If a line in the data below includes the string "edges", please return a copy of it.

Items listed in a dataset
::::::

`config.mk`:
```
export PLATFORM = sky130hd
export DESIGN_NAME = block_mover
export DESIGN_NICKNAME = d
export VERILOG_FILES = /design/src/rtl/block_mover.sv
export SDC_FILE = /design/constraint.sdc
export NUM_CORES = 1
export LEC_CHECK = 0
export ABC_CLOCK_PERIOD_IN_PS = 7600
export CORE_ASPECT_RATIO = 1.2
export CORE_MARGIN = 2
export CORE_UTILIZATION = 56
export DETAILED_ROUTE_END_ITERATION = 7
export PLACE_DENSITY = 0.83
export SLEW_MARGIN = 20
export SYNTH_ARGS = -nofsm -noshare
export SYNTH_HDL_FRONTEND = slang
export SYNTH_SLANG_ARGS = --single-unit
```
`constraint.sdc`:
```
create_clock -name Clk -period 7.6 [get_ports Clk]
set_clock_uncertainty 0.1 [all_clocks]
set_input_delay 1.52 -clock Clk [delete_from_list [all_inputs] [get_ports Clk]]
set_output_delay 1.52 -clock Clk [all_outputs]
set_load 0.1 [all_outputs]
```
`src/rtl/block_mover.sv`:
```
// block_mover: active-piece controller for the Tetris datapath.
//
// Spawns a pseudo-random tetromino on gen_flag, applies gravity and lateral
// moves with collision checks against the settled board, and reports landing
// (bottom_flag pulse) or spawn overflow (sticky top_flag).
//
// Parameters:
//   TICK_DIV   Clk cycles per gravity step
//   SPAWN_COL  anchor column for spawning
// Ports:
//   Clk, Reset     clock (rising edge), synchronous active-high reset
//   gen_flag       one-cycle spawn request, honoured only in IDLE
//   board[119:0]   settled cells, cell (r,c) is bit r*10+c, row 11 on top
//   btn_left/right debounced level inputs, acted on at rising edges
//   btn_drop       hard-drop level input (only with HARD_DROP_EN)
//   block[31:0]    four squares, square k at [31-8(k-1) -: 8] = {row, col}
//   bottom_flag    one-cycle landing pulse
//   top_flag       sticky spawn-collision flag
//   piece_id[2:0]  shape of the current piece, 1..7
//
// Optional feature: define HARD_DROP_EN to add btn_drop and hard-drop mode.
module block_mover #(
  parameter int unsigned TICK_DIV  = 25_000_000,
  parameter int unsigned SPAWN_COL = 4
) (
  input  logic         Clk,
  input  logic         Reset,
  input  logic         gen_flag,
  input  logic [119:0] board,
  input  logic         btn_left,
  input  logic         btn_right,
`ifdef HARD_DROP_EN
  input  logic         btn_drop,
`endif
  output logic [31:0]  block,
  output logic         bottom_flag,
  output logic         top_flag,
  output logic [2:0]   piece_id
);

  typedef enum logic [2:0] {StIdle, StSpawn, StFall, StLand, StLost} state_e;

  state_e            state_q;
  logic [2:0]        lfsr_q;
  logic [31:0]       tick_cnt_q;
  logic              pending_q;
  logic              left_q;
  logic              right_q;

  logic              left_edge, right_edge, lat_left, lat_right, tick;
  logic              drop_start, drop_active;
  logic              mv_lat, mv_down;
  logic signed [4:0] move_dr, move_dc;
  logic signed [4:0] cand_row [4];
  logic signed [4:0] cand_col [4];
  logic [31:0]       cand_block;
  logic              cand_ok;

  // Spawn position of a shape: offsets (drow, dcol) from anchor (10, SPAWN_COL).
  function automatic logic [31:0] spawn_block(input logic [2:0] id);
    logic [3:0]  up;  // drow per square, square 1 in bit 3
    int          dc [4];
    logic [31:0] blk;
    up = 4'b0000;
    dc = '{0, 0, 0, 0};
    case (id)
      3'd1:    begin up = 4'b1111; dc = '{-1, 0, 1,  2}; end
      3'd2:    begin up = 4'b1100; dc = '{ 0, 1, 0,  1}; end
      3'd3:    begin up = 4'b1110; dc = '{-1, 0, 1,  0}; end
      3'd4:    begin up = 4'b1100; dc = '{ 0, 1, -1, 0}; end
      3'd5:    begin up = 4'b1100; dc = '{-1, 0, 0,  1}; end
      3'd6:    begin up = 4'b1110; dc = '{-1, 0, 1, -1}; end
      3'd7:    begin up = 4'b1110; dc = '{-1, 0, 1,  1}; end
      default: ;
    endcase
    blk = '0;
    for (int k = 0; k < 4; k++) begin
      blk[31-8*k -: 4] = 4'(10 + (up[3-k] ? 1 : 0));
      blk[27-8*k -: 4] = 4'(int'(SPAWN_COL) + dc[k]);
    end
    return blk;
  endfunction

  // True when (r, c) lies on the board and is not occupied.
  function automatic logic cell_free(input logic signed [4:0] r,
                                     input logic signed [4:0] c,
                                     input logic [119:0]      brd);
    logic [6:0] idx;
    if (r < 5'sd0 || r > 5'sd11 || c < 5'sd0 || c > 5'sd9) return 1'b0;
    idx = 7'(r[3:0]) * 7'd10 + 7'(c[3:0]);
    return !brd[idx];
  endfunction

`ifdef HARD_DROP_EN
  logic drop_q;
  logic drop_mode_q;

  assign drop_start  = (state_q == StFall) && btn_drop && !drop_q && !drop_mode_q;
  assign drop_active = drop_mode_q;

  always_ff @(posedge Clk) begin
    if (Reset) begin
      drop_q      <= 1'b0;
      drop_mode_q <= 1'b0;
    end else begin
      drop_q <= btn_drop;
      if (state_q != StFall) drop_mode_q <= 1'b0;
      else if (drop_start)   drop_mode_q <= 1'b1;
    end
  end
`else
  assign drop_start  = 1'b0;
  assign drop_active = 1'b0;
`endif

  assign left_edge  = btn_left & ~left_q;
  assign right_edge = btn_right & ~right_q;
  // Simultaneous edges cancel each other.
  assign lat_left   = left_edge & ~right_edge;
  assign lat_right  = right_edge & ~left_edge;
  assign tick       = (tick_cnt_q == TICK_DIV - 1);

  // Move selection: drop mode, then lateral, then pending/new gravity.
  always_comb begin
    mv_lat  = 1'b0;
    mv_down = 1'b0;
    if (state_q == StFall && !drop_start) begin
      if (drop_active)                mv_down = 1'b1;
      else if (lat_left || lat_right) mv_lat  = 1'b1;
      else                            mv_down = pending_q | tick;
    end
    move_dr = mv_down ? -5'sd1 : 5'sd0;
    move_dc = !mv_lat ? 5'sd0 : (lat_left ? -5'sd1 : 5'sd1);
  end

  // Candidate position; with a zero move this is the spawn-collision check.
  always_comb begin
    cand_ok    = 1'b1;
    cand_block = '0;
    for (int k = 0; k < 4; k++) begin
      cand_row[k] = $signed({1'b0, block[31-8*k -: 4]}) + move_dr;
      cand_col[k] = $signed({1'b0, block[27-8*k -: 4]}) + move_dc;
      cand_block[31-8*k -: 8] = {cand_row[k][3:0], cand_col[k][3:0]};
      if (!cell_free(cand_row[k], cand_col[k], board)) cand_ok = 1'b0;
    end
  end

  always_ff @(posedge Clk) begin
    if (Reset) begin
      state_q     <= StIdle;
      block       <= '0;
      piece_id    <= '0;
      bottom_flag <= 1'b0;
      top_flag    <= 1'b0;
      lfsr_q      <= 3'b001;
      tick_cnt_q  <= '0;
      pending_q   <= 1'b0;
      left_q      <= 1'b0;
      right_q     <= 1'b0;
    end else begin
      left_q      <= btn_left;
      right_q     <= btn_right;
      bottom_flag <= 1'b0;
      unique case (state_q)
        StIdle: begin
          if (gen_flag) begin
            block    <= spawn_block(lfsr_q);
            piece_id <= lfsr_q;
            lfsr_q   <= {lfsr_q[1:0], lfsr_q[2] ^ lfsr_q[1]};
            state_q  <= StSpawn;
          end
        end
        StSpawn: begin
          if (!cand_ok) begin
            top_flag <= 1'b1;
            state_q  <= StLost;
          end else begin
            tick_cnt_q <= '0;
            pending_q  <= 1'b0;
            state_q    <= StFall;
          end
        end
        StFall: begin
          tick_cnt_q <= tick ? '0 : tick_cnt_q + 32'd1;
          if (mv_lat) begin
            if (tick)    pending_q <= 1'b1;
            if (cand_ok) block     <= cand_block;
          end else if (mv_down) begin
            pending_q <= 1'b0;
            if (cand_ok) block   <= cand_block;
            else         state_q <= StLand;
          end
        end
        StLand: begin
          bottom_flag <= 1'b1;
          state_q     <= StIdle;
        end
        StLost: top_flag <= 1'b1;
        default: state_q <= StIdle;
      endcase
    end
  end

endmodule
```
==> results.yml <==
run_status:
  outcome: "completed"
synth:
  syn_avg_cell_area_um2: 9.93
  synth_xor_area_share_pct: 3.51
  synth_ff_type: "dfxtp_1"
  yosys_warnings: 0
  yosys_register_bits: 76
  synth_edf_count: 0
  yosys.area_share.simple_pct: 16.0
  synthArstFlopShare_pct: 0
  synthAdderAreaFrac_pct: 11.3
  synth_top_family_by_area: "multiplexers"
  synth_cell_types: 76
  synthCells: 980
  syn_area_um2: 9730
  muxShareOfSynthArea_pct: 33.2
  ys_seq_area_share_pct: 15.6
  synth_compound_area_share_pct: 15.1
  synthesis.nets: 1183
clock_tree:
  cts_setup_buffers: 0
  clock-root-buffer: "clkbuf_16"
  insertion_delay_ns: 0.34
  cts_htree_levels: 3
  cts_buffer_depth: 2
  cts.sinks: 76
  numCtsBuffers: 9
  cts_hold_buf: 0
  post_cts_resized: 0
  cts_tree: "yes"
  clk_pin_slew_ns: 0.06
setup_path:
  worst_setup_path_end_kind: "flip-flop"
  cp_common_cell: "ha_1"
  required_ns: 7.75
  cpMaxStageDelayCell: "fa_1"
  worstPathArrival_ns: 7.38
  crit_buf_inv: 6
  crit_family: "adder cells"
  max_stage_delay_ns: 0.53
  critPathKind: "in -> reg"
  startpoint_type: "input port"
  path_max_fanout: 11
finish:
  antenna_cells: 0
  fin_cells: 1357
  design_area_um2: 12000
  nNetsFinal: 1339
  fillers: 1246
  area_delta_synth_final_pct: 23.3
  drive_gt1_share_pct: 18.8
grt:
  gr-usage-all-layers_pct: 33.9
  gr-total-overflow: 0
  grt_max_degree: 65
  busiest_layer: "met2"
  grt_pass1_vias: 9559
  gr-usage-met1_pct: 42.8
  met2_usage_pct: 58.5
  grt_pass1_wl_um: 50300
  grt_antenna_before_repair: 0
  use_met3_pct: 3.92
power:
  ir_worst_vdd_mv: 0.127
  total_power_mw: 2.55
  p_per_area_nw_per_um2: 213
  leakage_nw: 4.54
  clockPowerShare_pct: 18.3
  power.share.sequential_pct: 18.2
  pwr-share-comb_pct: 63.4
  intPower_mw: 1.43
  p_sw_share_pct: 44.1
  power.switching_mw: 1.13
placement:
  dp.final_hpwl_um: 24800
  dpl.cell_count: 1341
  portBuffers: 161
  placed_area_um2: 11700
  finalWeightedCongestion: 1.03
sta:
  period_needed_ns: 7.23
  whs_ns: 0.368
  setup-violations-final: 0
  finalHoldViolations: 0
  relSlewSlack_pct: 28.9
  drv_slew: 0
  tightestPinTransition_ns: 1.07
  period_share_pct: 95.1
  fmax_ghz: 0.138
  rsz0062_at_grt: "false"
  finalSetupTns_ns: 0
drt:
  drt_pass1_iterations: 5
  viasPerCell: 7.16
  drc: 0
  drtIter0Drc: 1182
  via_count: 9710
  ant_nets: 0
  wl_per_cell_um: 23.3
  routed_wl_um: 31600
floorplan:
  die-area_um2: 18500
  start_util_pct: 57.5
  ios: 162
  row_count: 52
  design.core.area_um2: 16900
  fp.dieH_um: 148
  die_x_um: 124
hold_path:
  min_path_type: "reg -> reg"
run:
  maxCapViolCount: 0
**src/rtl/lfsr_tap_scanner.sv**
```systemverilog
// Scans every non-zero feedback-tap polynomial of a WIDTH-bit Fibonacci LFSR from a common seed
// and reports period/maximality per polynomial. Optional macro: LFSR_SCAN_MAXONLY_EN.
module lfsr_tap_scanner #(
  parameter int WIDTH     = 3,
  parameter int MAX_STEPS = 2**WIDTH
) (
  input  logic             clock,
  input  logic             reset,
  input  logic             start,
  input  logic [WIDTH-1:0] seed,
  output logic             busy,
  output logic             res_valid,
  input  logic             res_ready,
  output logic [WIDTH-1:0] res_taps,
  output logic [WIDTH:0]   res_period,
  output logic             res_maximal,
  output logic             done
);

  localparam logic [WIDTH:0] MAX_C   = (WIDTH+1)'(MAX_STEPS);
  localparam logic [WIDTH:0] MAX_PER = (WIDTH+1)'((2**WIDTH) - 1);

  typedef enum logic [2:0] {S_IDLE, S_LOAD, S_STEP, S_REPORT, S_DONE} state_t;

  state_t           st;
  logic [WIDTH-1:0] seed_q;
  logic [WIDTH-1:0] taps;
  logic [WIDTH-1:0] lfsr;
  logic [WIDTH:0]   cnt;

  logic [WIDTH-1:0] lfsr_nxt;
  logic [WIDTH:0]   cnt_inc;
  logic             hit;
  logic             stop;
  logic [WIDTH:0]   per_nxt;
  logic             max_nxt;
  logic             last_taps;

  always_comb begin
    lfsr_nxt  = {lfsr[WIDTH-2:0], ^(lfsr & taps)};
    cnt_inc   = cnt + (WIDTH+1)'(1);
    hit       = (lfsr_nxt == seed_q);
    stop      = hit || (cnt_inc == MAX_C);
    per_nxt   = hit ? cnt_inc : '0;
    max_nxt   = (per_nxt == MAX_PER);
    last_taps = (taps == {WIDTH{1'b1}});
  end

  always_ff @(posedge clock) begin
    if (reset) begin
      st          <= S_IDLE;
      seed_q      <= '0;
      taps        <= '0;
      lfsr        <= '0;
      cnt         <= '0;
      busy        <= 1'b0;
      res_valid   <= 1'b0;
      res_taps    <= '0;
      res_period  <= '0;
      res_maximal <= 1'b0;
      done        <= 1'b0;
    end else begin
      case (st)
        S_IDLE: begin
          if (start) begin
            seed_q <= seed;
            taps   <= WIDTH'(1);
            busy   <= 1'b1;
            st     <= S_LOAD;
          end
        end
        S_LOAD: begin
          lfsr <= seed_q;
          cnt  <= '0;
          st   <= S_STEP;
        end
        S_STEP: begin
          lfsr <= lfsr_nxt;
          cnt  <= cnt_inc;
          if (stop) begin
`ifdef LFSR_SCAN_MAXONLY_EN
            if (!max_nxt) begin
              // Non-maximal result is dropped: move straight on to the next tap set.
              if (last_taps) begin
                done <= 1'b1;
                st   <= S_DONE;
              end else begin
                taps <= taps + WIDTH'(1);
                st   <= S_LOAD;
              end
            end else begin
              res_valid   <= 1'b1;
              res_taps    <= taps;
              res_period  <= per_nxt;
              res_maximal <= max_nxt;
              st          <= S_REPORT;
            end
`else
            res_valid   <= 1'b1;
            res_taps    <= taps;
            res_period  <= per_nxt;
            res_maximal <= max_nxt;
            st          <= S_REPORT;
`endif
          end
        end
        S_REPORT: begin
          if (res_ready) begin
            res_valid <= 1'b0;
            if (last_taps) begin
              done <= 1'b1;
              st   <= S_DONE;
            end else begin
              taps <= taps + WIDTH'(1);
              st   <= S_LOAD;
            end
          end
        end
        S_DONE: begin
          done <= 1'b0;
          busy <= 1'b0;
          st   <= S_IDLE;
        end
        default: st <= S_IDLE;
      endcase
    end
  end

endmodule
```
<file path="config.mk">
export PLATFORM = sky130hd
export DESIGN_NAME = zeroheti_obi_arbiter
export DESIGN_NICKNAME = d
export VERILOG_FILES = /design/src/rtl/zeroheti_obi_arbiter.sv
export SDC_FILE = /design/constraint.sdc
export NUM_CORES = 1
export LEC_CHECK = 0
export BUFFER_PORTS_ARGS = -buffer_cell sky130_fd_sc_hd__buf_2
export CORE_AREA = 2 2 141 143
export CTS_CLUSTER_SIZE = 24
export DETAILED_ROUTE_END_ITERATION = 7
export DIE_AREA = 0 0 143 145
export GPL_TIMING_DRIVEN = 0
export PLACE_DENSITY = 0.41
export SYNTH_ARGS = -nofsm -noshare
export SYNTH_HDL_FRONTEND = slang
export SYNTH_SLANG_ARGS = --single-unit
</file>
<file path="constraint.sdc">
create_clock -name clk_i -period 2.81 [get_ports clk_i]
set_clock_uncertainty 0.1 [all_clocks]
set_input_delay 0 -clock clk_i [delete_from_list [all_inputs] [get_ports clk_i]]
set_output_delay 0 -clock clk_i [all_outputs]
set_load 0.01 [all_outputs]
</file>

::::::

ANSWER SECTION:
//   btn_left/right debounced level inputs, acted on at rising edges
  // Simultaneous edges cancel each other.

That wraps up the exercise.